What to work on -
Set down the records that follow in full and without changes.
Available records section start
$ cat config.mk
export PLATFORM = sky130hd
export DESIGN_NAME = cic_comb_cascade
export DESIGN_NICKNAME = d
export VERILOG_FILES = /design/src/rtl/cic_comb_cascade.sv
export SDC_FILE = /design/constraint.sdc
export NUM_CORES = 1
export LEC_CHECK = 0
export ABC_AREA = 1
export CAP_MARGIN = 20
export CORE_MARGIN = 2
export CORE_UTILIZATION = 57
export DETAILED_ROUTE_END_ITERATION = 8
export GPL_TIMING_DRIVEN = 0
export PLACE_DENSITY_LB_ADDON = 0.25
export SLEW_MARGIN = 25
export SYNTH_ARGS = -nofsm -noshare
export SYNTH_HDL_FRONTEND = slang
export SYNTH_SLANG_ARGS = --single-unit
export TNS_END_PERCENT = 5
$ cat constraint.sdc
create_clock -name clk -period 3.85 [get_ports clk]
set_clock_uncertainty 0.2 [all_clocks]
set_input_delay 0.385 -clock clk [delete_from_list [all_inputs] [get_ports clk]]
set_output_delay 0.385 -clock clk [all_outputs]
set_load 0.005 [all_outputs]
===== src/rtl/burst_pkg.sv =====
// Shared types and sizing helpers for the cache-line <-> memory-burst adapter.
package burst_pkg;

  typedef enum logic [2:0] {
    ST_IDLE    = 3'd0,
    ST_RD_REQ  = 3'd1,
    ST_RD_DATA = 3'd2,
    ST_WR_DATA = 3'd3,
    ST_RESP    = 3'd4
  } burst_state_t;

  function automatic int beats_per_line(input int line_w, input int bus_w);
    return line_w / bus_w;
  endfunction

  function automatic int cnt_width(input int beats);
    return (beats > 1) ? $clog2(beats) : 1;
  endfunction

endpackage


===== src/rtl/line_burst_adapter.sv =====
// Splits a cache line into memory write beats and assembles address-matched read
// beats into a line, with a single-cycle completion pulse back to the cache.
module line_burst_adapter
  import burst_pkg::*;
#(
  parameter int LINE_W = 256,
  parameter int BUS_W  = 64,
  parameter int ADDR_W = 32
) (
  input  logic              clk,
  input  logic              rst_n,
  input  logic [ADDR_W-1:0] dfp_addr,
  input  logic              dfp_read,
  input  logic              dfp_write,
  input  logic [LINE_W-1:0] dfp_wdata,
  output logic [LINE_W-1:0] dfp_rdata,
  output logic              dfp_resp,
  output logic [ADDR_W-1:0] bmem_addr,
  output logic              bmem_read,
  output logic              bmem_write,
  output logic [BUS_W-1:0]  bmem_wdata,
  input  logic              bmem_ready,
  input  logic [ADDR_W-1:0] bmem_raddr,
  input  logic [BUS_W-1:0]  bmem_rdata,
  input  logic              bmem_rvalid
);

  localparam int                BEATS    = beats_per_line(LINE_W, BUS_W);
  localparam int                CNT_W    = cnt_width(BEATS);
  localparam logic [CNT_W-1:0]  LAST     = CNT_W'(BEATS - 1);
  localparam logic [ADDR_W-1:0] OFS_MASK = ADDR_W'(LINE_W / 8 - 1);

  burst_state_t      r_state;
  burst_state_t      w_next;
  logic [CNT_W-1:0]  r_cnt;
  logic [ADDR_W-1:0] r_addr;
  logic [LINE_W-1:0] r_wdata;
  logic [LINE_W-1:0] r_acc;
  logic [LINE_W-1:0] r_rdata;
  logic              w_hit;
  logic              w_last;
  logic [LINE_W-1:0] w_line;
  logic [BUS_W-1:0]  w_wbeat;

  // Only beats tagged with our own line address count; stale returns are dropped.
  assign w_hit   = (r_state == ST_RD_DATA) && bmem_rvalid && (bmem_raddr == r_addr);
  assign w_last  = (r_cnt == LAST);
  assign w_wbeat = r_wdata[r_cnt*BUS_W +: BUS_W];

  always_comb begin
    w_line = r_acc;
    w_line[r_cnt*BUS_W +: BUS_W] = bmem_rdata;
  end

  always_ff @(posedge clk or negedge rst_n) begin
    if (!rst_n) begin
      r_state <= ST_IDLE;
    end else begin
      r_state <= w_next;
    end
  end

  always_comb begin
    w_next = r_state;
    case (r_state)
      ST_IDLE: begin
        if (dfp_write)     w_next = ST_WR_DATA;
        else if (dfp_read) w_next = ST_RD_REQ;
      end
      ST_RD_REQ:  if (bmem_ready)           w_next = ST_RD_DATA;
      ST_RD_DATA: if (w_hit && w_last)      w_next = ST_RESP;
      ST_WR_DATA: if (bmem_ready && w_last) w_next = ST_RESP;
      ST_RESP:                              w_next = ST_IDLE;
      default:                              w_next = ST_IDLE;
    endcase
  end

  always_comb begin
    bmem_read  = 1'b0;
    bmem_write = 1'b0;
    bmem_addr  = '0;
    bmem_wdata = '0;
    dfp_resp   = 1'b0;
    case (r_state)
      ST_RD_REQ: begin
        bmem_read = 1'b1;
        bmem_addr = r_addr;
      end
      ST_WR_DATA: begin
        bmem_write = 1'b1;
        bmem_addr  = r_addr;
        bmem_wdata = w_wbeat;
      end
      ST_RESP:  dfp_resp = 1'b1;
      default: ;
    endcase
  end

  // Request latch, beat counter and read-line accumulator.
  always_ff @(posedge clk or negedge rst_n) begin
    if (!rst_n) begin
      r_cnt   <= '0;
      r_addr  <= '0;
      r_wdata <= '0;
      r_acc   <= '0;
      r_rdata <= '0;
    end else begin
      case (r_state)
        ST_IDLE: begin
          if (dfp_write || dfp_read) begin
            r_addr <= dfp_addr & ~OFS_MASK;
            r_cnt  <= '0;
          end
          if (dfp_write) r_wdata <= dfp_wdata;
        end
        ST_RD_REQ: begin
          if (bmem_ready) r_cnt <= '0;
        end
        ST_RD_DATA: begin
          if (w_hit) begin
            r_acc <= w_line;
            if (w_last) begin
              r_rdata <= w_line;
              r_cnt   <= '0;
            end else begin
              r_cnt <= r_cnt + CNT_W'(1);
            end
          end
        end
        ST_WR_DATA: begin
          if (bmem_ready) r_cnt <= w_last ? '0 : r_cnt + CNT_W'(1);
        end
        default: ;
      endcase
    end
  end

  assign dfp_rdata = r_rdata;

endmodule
Available records section end
Solution below -
$ cat config.mk
export PLATFORM = sky130hd
export DESIGN_NAME = cic_comb_cascade
export DESIGN_NICKNAME = d
export VERILOG_FILES = /design/src/rtl/cic_comb_cascade.sv
export SDC_FILE = /design/constraint.sdc
export NUM_CORES = 1
export LEC_CHECK = 0
export ABC_AREA = 1
export CAP_MARGIN = 20
export CORE_MARGIN = 2
export CORE_UTILIZATION = 57
export DETAILED_ROUTE_END_ITERATION = 8
export GPL_TIMING_DRIVEN = 0
export PLACE_DENSITY_LB_ADDON = 0.25
export SLEW_MARGIN = 25
export SYNTH_ARGS = -nofsm -noshare
export SYNTH_HDL_FRONTEND = slang
export SYNTH_SLANG_ARGS = --single-unit
export TNS_END_PERCENT = 5
$ cat constraint.sdc
create_clock -name clk -period 3.85 [get_ports clk]
set_clock_uncertainty 0.2 [all_clocks]
set_input_delay 0.385 -clock clk [delete_from_list [all_inputs] [get_ports clk]]
set_output_delay 0.385 -clock clk [all_outputs]
set_load 0.005 [all_outputs]
===== src/rtl/burst_pkg.sv =====
// Shared types and sizing helpers for the cache-line <-> memory-burst adapter.
package burst_pkg;

  typedef enum logic [2:0] {
    ST_IDLE    = 3'd0,
    ST_RD_REQ  = 3'd1,
    ST_RD_DATA = 3'd2,
    ST_WR_DATA = 3'd3,
    ST_RESP    = 3'd4
  } burst_state_t;

  function automatic int beats_per_line(input int line_w, input int bus_w);
    return line_w / bus_w;
  endfunction

  function automatic int cnt_width(input int beats);
    return (beats > 1) ? $clog2(beats) : 1;
  endfunction

endpackage


===== src/rtl/line_burst_adapter.sv =====
// Splits a cache line into memory write beats and assembles address-matched read
// beats into a line, with a single-cycle completion pulse back to the cache.
module line_burst_adapter
  import burst_pkg::*;
#(
  parameter int LINE_W = 256,
  parameter int BUS_W  = 64,
  parameter int ADDR_W = 32
) (
  input  logic              clk,
  input  logic              rst_n,
  input  logic [ADDR_W-1:0] dfp_addr,
  input  logic              dfp_read,
  input  logic              dfp_write,
  input  logic [LINE_W-1:0] dfp_wdata,
  output logic [LINE_W-1:0] dfp_rdata,
  output logic              dfp_resp,
  output logic [ADDR_W-1:0] bmem_addr,
  output logic              bmem_read,
  output logic              bmem_write,
  output logic [BUS_W-1:0]  bmem_wdata,
  input  logic              bmem_ready,
  input  logic [ADDR_W-1:0] bmem_raddr,
  input  logic [BUS_W-1:0]  bmem_rdata,
  input  logic              bmem_rvalid
);

  localparam int                BEATS    = beats_per_line(LINE_W, BUS_W);
  localparam int                CNT_W    = cnt_width(BEATS);
  localparam logic [CNT_W-1:0]  LAST     = CNT_W'(BEATS - 1);
  localparam logic [ADDR_W-1:0] OFS_MASK = ADDR_W'(LINE_W / 8 - 1);

  burst_state_t      r_state;
  burst_state_t      w_next;
  logic [CNT_W-1:0]  r_cnt;
  logic [ADDR_W-1:0] r_addr;
  logic [LINE_W-1:0] r_wdata;
  logic [LINE_W-1:0] r_acc;
  logic [LINE_W-1:0] r_rdata;
  logic              w_hit;
  logic              w_last;
  logic [LINE_W-1:0] w_line;
  logic [BUS_W-1:0]  w_wbeat;

  // Only beats tagged with our own line address count; stale returns are dropped.
  assign w_hit   = (r_state == ST_RD_DATA) && bmem_rvalid && (bmem_raddr == r_addr);
  assign w_last  = (r_cnt == LAST);
  assign w_wbeat = r_wdata[r_cnt*BUS_W +: BUS_W];

  always_comb begin
    w_line = r_acc;
    w_line[r_cnt*BUS_W +: BUS_W] = bmem_rdata;
  end

  always_ff @(posedge clk or negedge rst_n) begin
    if (!rst_n) begin
      r_state <= ST_IDLE;
    end else begin
      r_state <= w_next;
    end
  end

  always_comb begin
    w_next = r_state;
    case (r_state)
      ST_IDLE: begin
        if (dfp_write)     w_next = ST_WR_DATA;
        else if (dfp_read) w_next = ST_RD_REQ;
      end
      ST_RD_REQ:  if (bmem_ready)           w_next = ST_RD_DATA;
      ST_RD_DATA: if (w_hit && w_last)      w_next = ST_RESP;
      ST_WR_DATA: if (bmem_ready && w_last) w_next = ST_RESP;
      ST_RESP:                              w_next = ST_IDLE;
      default:                              w_next = ST_IDLE;
    endcase
  end

  always_comb begin
    bmem_read  = 1'b0;
    bmem_write = 1'b0;
    bmem_addr  = '0;
    bmem_wdata = '0;
    dfp_resp   = 1'b0;
    case (r_state)
      ST_RD_REQ: begin
        bmem_read = 1'b1;
        bmem_addr = r_addr;
      end
      ST_WR_DATA: begin
        bmem_write = 1'b1;
        bmem_addr  = r_addr;
        bmem_wdata = w_wbeat;
      end
      ST_RESP:  dfp_resp = 1'b1;
      default: ;
    endcase
  end

  // Request latch, beat counter and read-line accumulator.
  always_ff @(posedge clk or negedge rst_n) begin
    if (!rst_n) begin
      r_cnt   <= '0;
      r_addr  <= '0;
      r_wdata <= '0;
      r_acc   <= '0;
      r_rdata <= '0;
    end else begin
      case (r_state)
        ST_IDLE: begin
          if (dfp_write || dfp_read) begin
            r_addr <= dfp_addr & ~OFS_MASK;
            r_cnt  <= '0;
          end
          if (dfp_write) r_wdata <= dfp_wdata;
        end
        ST_RD_REQ: begin
          if (bmem_ready) r_cnt <= '0;
        end
        ST_RD_DATA: begin
          if (w_hit) begin
            r_acc <= w_line;
            if (w_last) begin
              r_rdata <= w_line;
              r_cnt   <= '0;
            end else begin
              r_cnt <= r_cnt + CNT_W'(1);
            end
          end
        end
        ST_WR_DATA: begin
          if (bmem_ready) r_cnt <= w_last ? '0 : r_cnt + CNT_W'(1);
        end
        default: ;
      endcase
    end
  end

  assign dfp_rdata = r_rdata;

endmodule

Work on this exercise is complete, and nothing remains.